El gerente de una conocida emisora le ordenó a su secretaria:

-Doris, por favor me llama al rector del colegio “Ezequiel Hurtado” de Silvia, que necesito hablar con él.

Doris, que por esos días suspiraba por un gordo que bostezaba insinuante, nada pichicato pero ingrato, a quien tenía al frente, dijo sin reparar en su jefe:

-Ya lo llamo, doctor.

Entre risas y coqueteos con el gordo, Doris cogió el teléfono y marcó.

-Aló, ¿señor?

-Habla el secretario.

-Ah, ¿el señor secretario del colegio? Es de parte del gerente de Caracol. ¿Por favor me pasa al señor Ezequiel Hurtado?

-Señorita, eso es imposible.

-¿Imposible? ¿Por qué?

-Señorita, el señor Ezequiel Hurtado murió hace como cien años.

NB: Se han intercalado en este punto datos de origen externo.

==> src/hdl/acs_pkg.sv <==
// Constants shared by the conversion sequencer and its helpers.
// Assumes a single 40 MHz system clock.
package acs_pkg;
    // ==========================================
    // Clock and timing
    localparam int unsigned CLK_MHZ = 40;
    localparam int unsigned SETTLE_NS = 10_000;
    localparam int unsigned CONV_NS = 10_000;
    // Least time rounds up, longest time rounds down
    localparam int unsigned SETTLE_CYC = (SETTLE_NS * CLK_MHZ + 999) / 1000;
    localparam int unsigned CONV_CYC = (CONV_NS * CLK_MHZ) / 1000;
    localparam int unsigned TMR_W = 9;
    localparam logic [TMR_W-1:0] SETTLE_LOAD = TMR_W'(SETTLE_CYC - 1);
    localparam logic [TMR_W-1:0] CONV_LOAD = TMR_W'(CONV_CYC - 1);
    // ==========================================
    // Register offsets
    localparam logic [3:0] OFS_SAMPLE_LO = 4'h0;
    localparam logic [3:0] OFS_SAMPLE_HI = 4'h1;
    localparam logic [3:0] OFS_CHAN_RANGE = 4'h2;
    localparam logic [3:0] OFS_CONV_STATUS = 4'h8;
    localparam logic [3:0] OFS_SETTLE_STATUS = 4'hA;
    localparam logic [3:0] OFS_SPAN_SELECT = 4'hB;
    // ==========================================
    // Field positions and reset values
    localparam int unsigned CHAN_LOW_LSB = 0;
    localparam int unsigned CHAN_HIGH_LSB = 4;
    localparam int unsigned BUSY_BIT = 7;
    localparam int unsigned ABORT_BIT = 6;
    localparam int unsigned SETTLE_BIT = 7;
    localparam int unsigned GAIN_LSB = 0;
    localparam int unsigned POLARITY_BIT = 2;
    localparam int unsigned FULL_SCALE_BIT = 3;
    localparam int unsigned SIGN_BIT = 15;
    localparam logic [3:0] SPAN_RESET = 4'h0;
    localparam logic [3:0] CHAN_RESET = 4'h0;
    localparam int unsigned BUF_DEPTH = 2;
    localparam int unsigned SAMPLE_W = 16;
endpackage

==> src/hdl/acs_settle_timer.sv <==
// Settling timer: restartable down-counter that flags the settle window.
// Assumes a synchronous, already released active-low reset.
`timescale 1ns/10ps
module acs_settle_timer (
    input wire logic clk_sys_in, // System clock
    input wire logic rst_n_in, // Synchronised reset
    input wire logic restart_in, // Channel or span write
    output logic settling_out // High while settling
);
    typedef struct packed {
        logic [acs_pkg::TMR_W-1:0] cnt;
        logic active;
    } acs_tmr_s;

    acs_tmr_s q, d;

    always_comb
    begin
        d = q;
        if (restart_in)
        begin
            // Re-arming keeps the flag up a full interval after the last write
            d.cnt = acs_pkg::SETTLE_LOAD;
            d.active = 1'b1;
        end
        else if (q.active)
        begin
            if (q.cnt == '0)
                d.active = 1'b0;
            else
                d.cnt = q.cnt - 1'b1;
        end
    end

    always_ff @(posedge clk_sys_in or negedge rst_n_in)
    begin
        if (!rst_n_in)
            q <= '0;
        else
            q <= d;
    end

    assign settling_out = q.active;
endmodule

==> src/hdl/acs_pair_buffer.sv <==
// Two-entry sample buffer between converter and result register.
// Assumes valid/ready handshakes on both sides, same clock.
`timescale 1ns/10ps
module acs_pair_buffer (
    input wire logic clk_sys_in, // System clock
    input wire logic rst_n_in, // Synchronised reset
    input wire logic in_valid_in, // Word offered
    output logic in_ready_out, // Space available
    input wire logic [acs_pkg::SAMPLE_W-1:0] in_data_in, // Word in
    output logic out_valid_out, // Word held
    input wire logic out_ready_in, // Drain accepts
    output logic [acs_pkg::SAMPLE_W-1:0] out_data_out // Oldest word
);
    typedef struct packed {
        logic [acs_pkg::BUF_DEPTH-1:0][acs_pkg::SAMPLE_W-1:0] mem;
        logic wr_ptr;
        logic rd_ptr;
        logic [1:0] count;
    } acs_buf_s;

    acs_buf_s q, d;
    logic push;
    logic pop;

    always_comb
    begin
        d = q;
        push = in_valid_in && (q.count != 2'h2);
        pop = out_ready_in && (q.count != 2'h0);
        if (push)
        begin
            d.mem[q.wr_ptr] = in_data_in;
            d.wr_ptr = ~q.wr_ptr;
        end
        if (pop)
            d.rd_ptr = ~q.rd_ptr;
        d.count = q.count + {1'b0, push} - {1'b0, pop};
    end

    always_ff @(posedge clk_sys_in or negedge rst_n_in)
    begin
        if (!rst_n_in)
            q <= '0;
        else
            q <= d;
    end

    assign in_ready_out = (q.count != 2'h2);
    assign out_valid_out = (q.count != 2'h0);
    assign out_data_out = q.mem[q.rd_ptr];
endmodule

==> src/hdl/acs_top.sv <==
// Conversion sequencer: channel range, span select, settle and busy flags,
// software or hardware start, signed result read as two bytes.
// Assumes 8-bit I/O strobes on clk_sys_in and an external converter core.
// Function
// - Channel byte: low nibble is low channel, high nibble high channel.
// - Any channel write loads current channel with the new low channel.
// - After each completion the current channel steps by one in range, except after a conversion during which the channel was written.
// - Completion on the high channel wraps back to the low channel.
// - Channel or span writes start a ten microsecond settle timer.
// - Settle flag reads at offset 10 bit 7; host waits on it.
// - Write to offset 0 starts conversion when hardware trigger disabled.
// - With hardware trigger enabled, software starts ignored; pin edge starts.
// - A conversion may take up to ten microseconds.
// - Busy flag at offset 8 bit 7; host polls until zero.
// - Result low byte at offset 0, high byte at offset 1.
// - Result is signed two's complement, -32768 to +32767.
// - Unipolar keeps signed coding; zero input gives most negative code.
// - Span register at offset 11 accepts 0x08 for bipolar ten volts.
// - Span bits 1..0 select gain 1, 2, 4 or 8.
// - Span bit 3 picks 5V/10V, bit 2 bipolar/unipolar; unipolar 5V invalid.
// - Span register clears to zero at reset.
`timescale 1ns/10ps
module acs_top (
    input wire logic clk_sys_in, // 40 MHz system clock
    input wire logic nrst_in, // Async reset, active low
    input wire logic [3:0] bus_addr_in, // I/O offset
    input wire logic [7:0] bus_wdata_in, // Write data
    input wire logic bus_wr_in, // Write strobe, one cycle
    input wire logic bus_rd_in, // Read strobe, one cycle
    output logic [7:0] bus_rdata_out, // Read data, one cycle late
    input wire logic hw_trigger_enable_in, // Hardware start enable
    input wire logic hw_trigger_in, // Trigger pin, falling edge
    output logic conv_start_out, // Start pulse to converter
    output logic [3:0] conv_chan_out, // Channel being converted
    input wire logic sample_valid_in, // Converter word valid
    output logic sample_ready_out, // Buffer has room
    input wire logic [15:0] sample_in, // Offset-binary word
    output logic gain_select_high_out, // Gain bit 1
    output logic gain_select_low_out, // Gain bit 0
    output logic polarity_select_out, // 1 = unipolar
    output logic full_scale_out, // 1 = ten volt scale
    output logic span_invalid_out // Unipolar five volt
);
    // ==========================================
    // Reset release
    logic [1:0] rst_sync_q;
    logic rst_n;

    always_ff @(posedge clk_sys_in or negedge nrst_in)
    begin
        if (!nrst_in)
            rst_sync_q <= 2'b00;
        else
            rst_sync_q <= {rst_sync_q[0], 1'b1};
    end

    assign rst_n = rst_sync_q[1];

    // ==========================================
    // State
    typedef struct packed {
        logic trg_s1;
        logic trg_s2;
        logic trg_s3;
        logic trg_lvl;
        logic [3:0] chan_low;
        logic [3:0] chan_high;
        logic [3:0] cur_chan;
        logic [3:0] conv_chan;
        logic [3:0] span;
        logic busy;
        logic conv_open;
        logic abort;
        logic chan_dirty;
        logic unread;
        logic start_pulse;
        logic [acs_pkg::TMR_W-1:0] conv_cnt;
        logic [15:0] result;
        logic [7:0] rdata;
    } acs_top_s;

    acs_top_s q, d;
    logic wr_start;
    logic wr_chan;
    logic wr_span;
    logic rd_hi;
    logic hw_edge;
    logic start;
    logic done;
    logic pop;
    logic buf_valid;
    logic buf_in_ready;
    logic [15:0] buf_data;
    logic settling;

    // ==========================================
    // Helpers
    acs_settle_timer u_settle (
        .clk_sys_in(clk_sys_in),
        .rst_n_in(rst_n),
        .restart_in(wr_chan || wr_span),
        .settling_out(settling)
    );

    // Holding two words lets a late high-byte read stall without loss
    acs_pair_buffer u_buf (
        .clk_sys_in(clk_sys_in),
        .rst_n_in(rst_n),
        .in_valid_in(sample_valid_in),
        .in_ready_out(buf_in_ready),
        .in_data_in(sample_in),
        .out_valid_out(buf_valid),
        .out_ready_in(~q.unread || rd_hi),
        .out_data_out(buf_data)
    );

    // ==========================================
    // Next state
    always_comb
    begin
        d = q;
        d.start_pulse = 1'b0;
        wr_start = bus_wr_in && (bus_addr_in == acs_pkg::OFS_SAMPLE_LO);
        wr_chan = bus_wr_in && (bus_addr_in == acs_pkg::OFS_CHAN_RANGE);
        wr_span = bus_wr_in && (bus_addr_in == acs_pkg::OFS_SPAN_SELECT);
        rd_hi = bus_rd_in && (bus_addr_in == acs_pkg::OFS_SAMPLE_HI);
        // Pin sampled by three stages; a level counts once the last two stages agree
        d.trg_s1 = hw_trigger_in;
        d.trg_s2 = q.trg_s1;
        d.trg_s3 = q.trg_s2;
        if (q.trg_s2 == q.trg_s3)
            d.trg_lvl = q.trg_s3;
        // Only falls count; the level resets low so release gives no false start
        hw_edge = q.trg_lvl && (q.trg_s2 == q.trg_s3) && !q.trg_s3;
        start = !q.busy && (hw_trigger_enable_in ? hw_edge : wr_start);
        done = sample_valid_in && buf_in_ready;
        pop = buf_valid && (~q.unread || rd_hi);

        // Channel stepping happens at completion, not at start
        if (done)
        begin
            if (q.chan_dirty)
                d.chan_dirty = 1'b0;
            else if (q.cur_chan == q.chan_high)
                d.cur_chan = q.chan_low;
            else
                d.cur_chan = q.cur_chan + 4'h1;
        end
        if (wr_chan)
        begin
            d.chan_low = bus_wdata_in[acs_pkg::CHAN_LOW_LSB +: 4];
            d.chan_high = bus_wdata_in[acs_pkg::CHAN_HIGH_LSB +: 4];
            d.cur_chan = bus_wdata_in[acs_pkg::CHAN_LOW_LSB +: 4];
            d.chan_dirty = q.busy && !done;
        end
        if (wr_span)
            d.span = bus_wdata_in[3:0];

        if (start)
        begin
            d.busy = 1'b1;
            d.conv_open = 1'b1;
            d.abort = 1'b0;
            d.start_pulse = 1'b1;
            d.conv_chan = q.cur_chan;
            d.conv_cnt = acs_pkg::CONV_LOAD;
        end
        else if (q.conv_open)
        begin
            // Converter gets its full window; silence beyond it is an abort
            if (done)
                d.conv_open = 1'b0;
            else if (q.conv_cnt == '0)
            begin
                d.conv_open = 1'b0;
                d.busy = 1'b0;
                d.abort = 1'b1;
            end
            else
                d.conv_cnt = q.conv_cnt - 1'b1;
        end

        if (pop)
        begin
            // Offset binary to two's complement: flip the top bit
            d.result = {~buf_data[acs_pkg::SIGN_BIT], buf_data[14:0]};
            d.unread = 1'b1;
            if (!start)
                d.busy = 1'b0;
        end
        else if (rd_hi)
            d.unread = 1'b0;

        case (bus_addr_in)
            acs_pkg::OFS_SAMPLE_LO: d.rdata = q.result[7:0];
            acs_pkg::OFS_SAMPLE_HI: d.rdata = q.result[15:8];
            acs_pkg::OFS_CONV_STATUS:
                d.rdata = {q.busy, q.abort, 2'b00, q.cur_chan};
            acs_pkg::OFS_SETTLE_STATUS: d.rdata = {settling, 7'h00};
            acs_pkg::OFS_SPAN_SELECT: d.rdata = {4'h0, q.span};
            default: d.rdata = 8'h00;
        endcase
    end

    always_ff @(posedge clk_sys_in or negedge rst_n)
    begin
        if (!rst_n)
        begin
            q <= '0;
            q.span <= acs_pkg::SPAN_RESET;
            q.cur_chan <= acs_pkg::CHAN_RESET;
        end
        else
            q <= d;
    end

    // ==========================================
    // Outputs
    assign bus_rdata_out = q.rdata;
    assign conv_start_out = q.start_pulse;
    assign conv_chan_out = q.conv_chan;
    assign sample_ready_out = buf_in_ready;
    assign gain_select_high_out = q.span[acs_pkg::GAIN_LSB + 1];
    assign gain_select_low_out = q.span[acs_pkg::GAIN_LSB];
    assign polarity_select_out = q.span[acs_pkg::POLARITY_BIT];
    assign full_scale_out = q.span[acs_pkg::FULL_SCALE_BIT];
    assign span_invalid_out = q.span[acs_pkg::POLARITY_BIT]
        && !q.span[acs_pkg::FULL_SCALE_BIT];

    // ==========================================
    // Checks
    localparam int CONV_BOUND = 401;
endmodule
===== config.mk =====
export PLATFORM = sky130hd
export DESIGN_NAME = digipot_cmd_decoder
export DESIGN_NICKNAME = d
export VERILOG_FILES = /design/src/shared/digipot_pkg.sv /design/src/design/digipot_cmd_decoder.sv /design/src/design/digipot_shifter.sv
export VERILOG_INCLUDE_DIRS = /design/src /design/src/shared
export SDC_FILE = /design/constraint.sdc
export NUM_CORES = 1
export LEC_CHECK = 0
export BUFFER_PORTS_ARGS = -buffer_cell sky130_fd_sc_hd__buf_2
export CAP_MARGIN = 10
export CORE_MARGIN = 4
export CORE_UTILIZATION = 50
export CTS_CLUSTER_SIZE = 40
export DETAILED_ROUTE_END_ITERATION = 7
export PLACE_DENSITY = 0.69
export RECOVER_POWER = 100
export SETUP_SLACK_MARGIN = 0.4
export SLEW_MARGIN = 15
export SYNTH_ARGS = -nofsm -noshare
export SYNTH_HDL_FRONTEND = slang
export SYNTH_HIERARCHICAL = 1
export SYNTH_SLANG_ARGS = --single-unit

===== constraint.sdc =====
create_clock -name core_clk -period 2.1 [get_ports core_clk]
set_input_delay 0.105 -clock core_clk [delete_from_list [all_inputs] [get_ports core_clk]]
set_output_delay 0.105 -clock core_clk [all_outputs]
set_load 0.05 [all_outputs]

===== src/shared/digipot_consts.svh =====
/*
 * Constants for the digital potentiometer serial command decoder:
 * frame layout, command codes, control bit positions and reset values.
 * Assumes inclusion by bare name from the package and the modules.
 */
`ifndef DIGIPOT_CONSTS_SVH
`define DIGIPOT_CONSTS_SVH

// ****************************************
// Frame layout
// ****************************************
`define FRAME_BITS      16
`define CMD_MSB         13
`define CMD_LSB         10
`define DATA_MSB        9
`define DATA_LSB        0

// ****************************************
// Command codes
// ****************************************
`define CMD_NOP         4'h0
`define CMD_WIPER_WR    4'h1
`define CMD_WIPER_RD    4'h2
`define CMD_MIDSCALE    4'h4
`define CMD_CTRL_WR     4'h6
`define CMD_CTRL_RD     4'h7
`define CMD_SHUTDOWN    4'h8

// ****************************************
// Control bits and reset values
// ****************************************
`define CAL_DIS_POS     2
`define UNLOCK_POS      1
`define SHDN_POS        0
`define WIPER_MIDSCALE  10'h200
`define CTRL_DEFAULT    2'h0

`endif


===== src/shared/digipot_pkg.sv =====
/*
 * Types shared by the command decoder and its serial shifter.
 * Assumes the constants header is on the include path.
 */
`include "digipot_consts.svh"

package digipot_pkg;
	typedef logic [9:0]  wiper_type;
	typedef logic [15:0] frame_type;
	typedef logic [3:0]  cmd_type;
endpackage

La radiodifusión tiene la ventaja de la inmediatez. Lo que ahora se llama acción en tiempo real, la radio lo viene haciendo desde antaño, cuando se ponía a funcionar la imaginación. Y hablando de imaginación, hoy los únicos seres que la usan son los radioyentes. Y si no, dígame cómo se imagina un oyente un campo de fútbol cuando el narrador dice que el jugador tal “lleva la pelota por terreno plano”. También sucede que la imaginación se rebela y no acepta eso de “le manda una pelota larga”. Sí, en el fútbol ocurren muchas incongruencias derivadas de utilizar sinónimos reforzados, unidos a un presunto conocimiento técnico del oyente; así, por ejemplo, alguien lego no entendería la expresión “el líbero se impulsa y con palanca derecha saca la pecosa de las cinco con cincuenta”.

Decíamos que la radio tiene inmediatez. Esto es posible porque en todas partes hay corresponsales espontáneos. Me tocó ser oyente hace tantos años -que no digo para no parecer longevo, que es la peor de las enfermedades- de un acontecimiento que puso en riesgo a la isla de San Andrés. El peligro al final de cuentas no fue tal, sino que el corresponsal de aparición súbita lo llevó al extremo por un pequeño detalle.

Estaba oyendo un programa musical de mi predilección, cuando la emisora lo interrumpió para dar paso a una noticia de última hora. Se trataba de un fuerte vendaval que azotaba a las islas en ese momento, y para ser fiel al eslogan de “desde el lugar de la noticia” le dieron paso a un corresponsal improvisado, quien, acoquinado por la agitación, no creo que por el fenómeno natural sino por la responsabilidad de hablar para todo el país, dijo: “En este momento el vendaval es tan fuerte que ha producido una grave inundación en la isla. Se calcula que el nivel de las aguas está por encima de los cincuenta metros”. Bueno, uno entra en un pánico inicial -¿El señor estará en el cerro más alto?- que cede luego a la hilaridad -el señor se equivocó, se asustó o no está seguro del sistema métrico decimal-.

Después de un tiempo, cuando la duda hacía aguas, apareció otro corresponsal menos improvisado que aclaró: “El nivel de la inundación alcanzó los cincuenta centímetros”.

Ahí apagué el radio y prendí el tocadiscos con sonido propio para escuchar mis canciones en setenta y ocho revoluciones por minuto.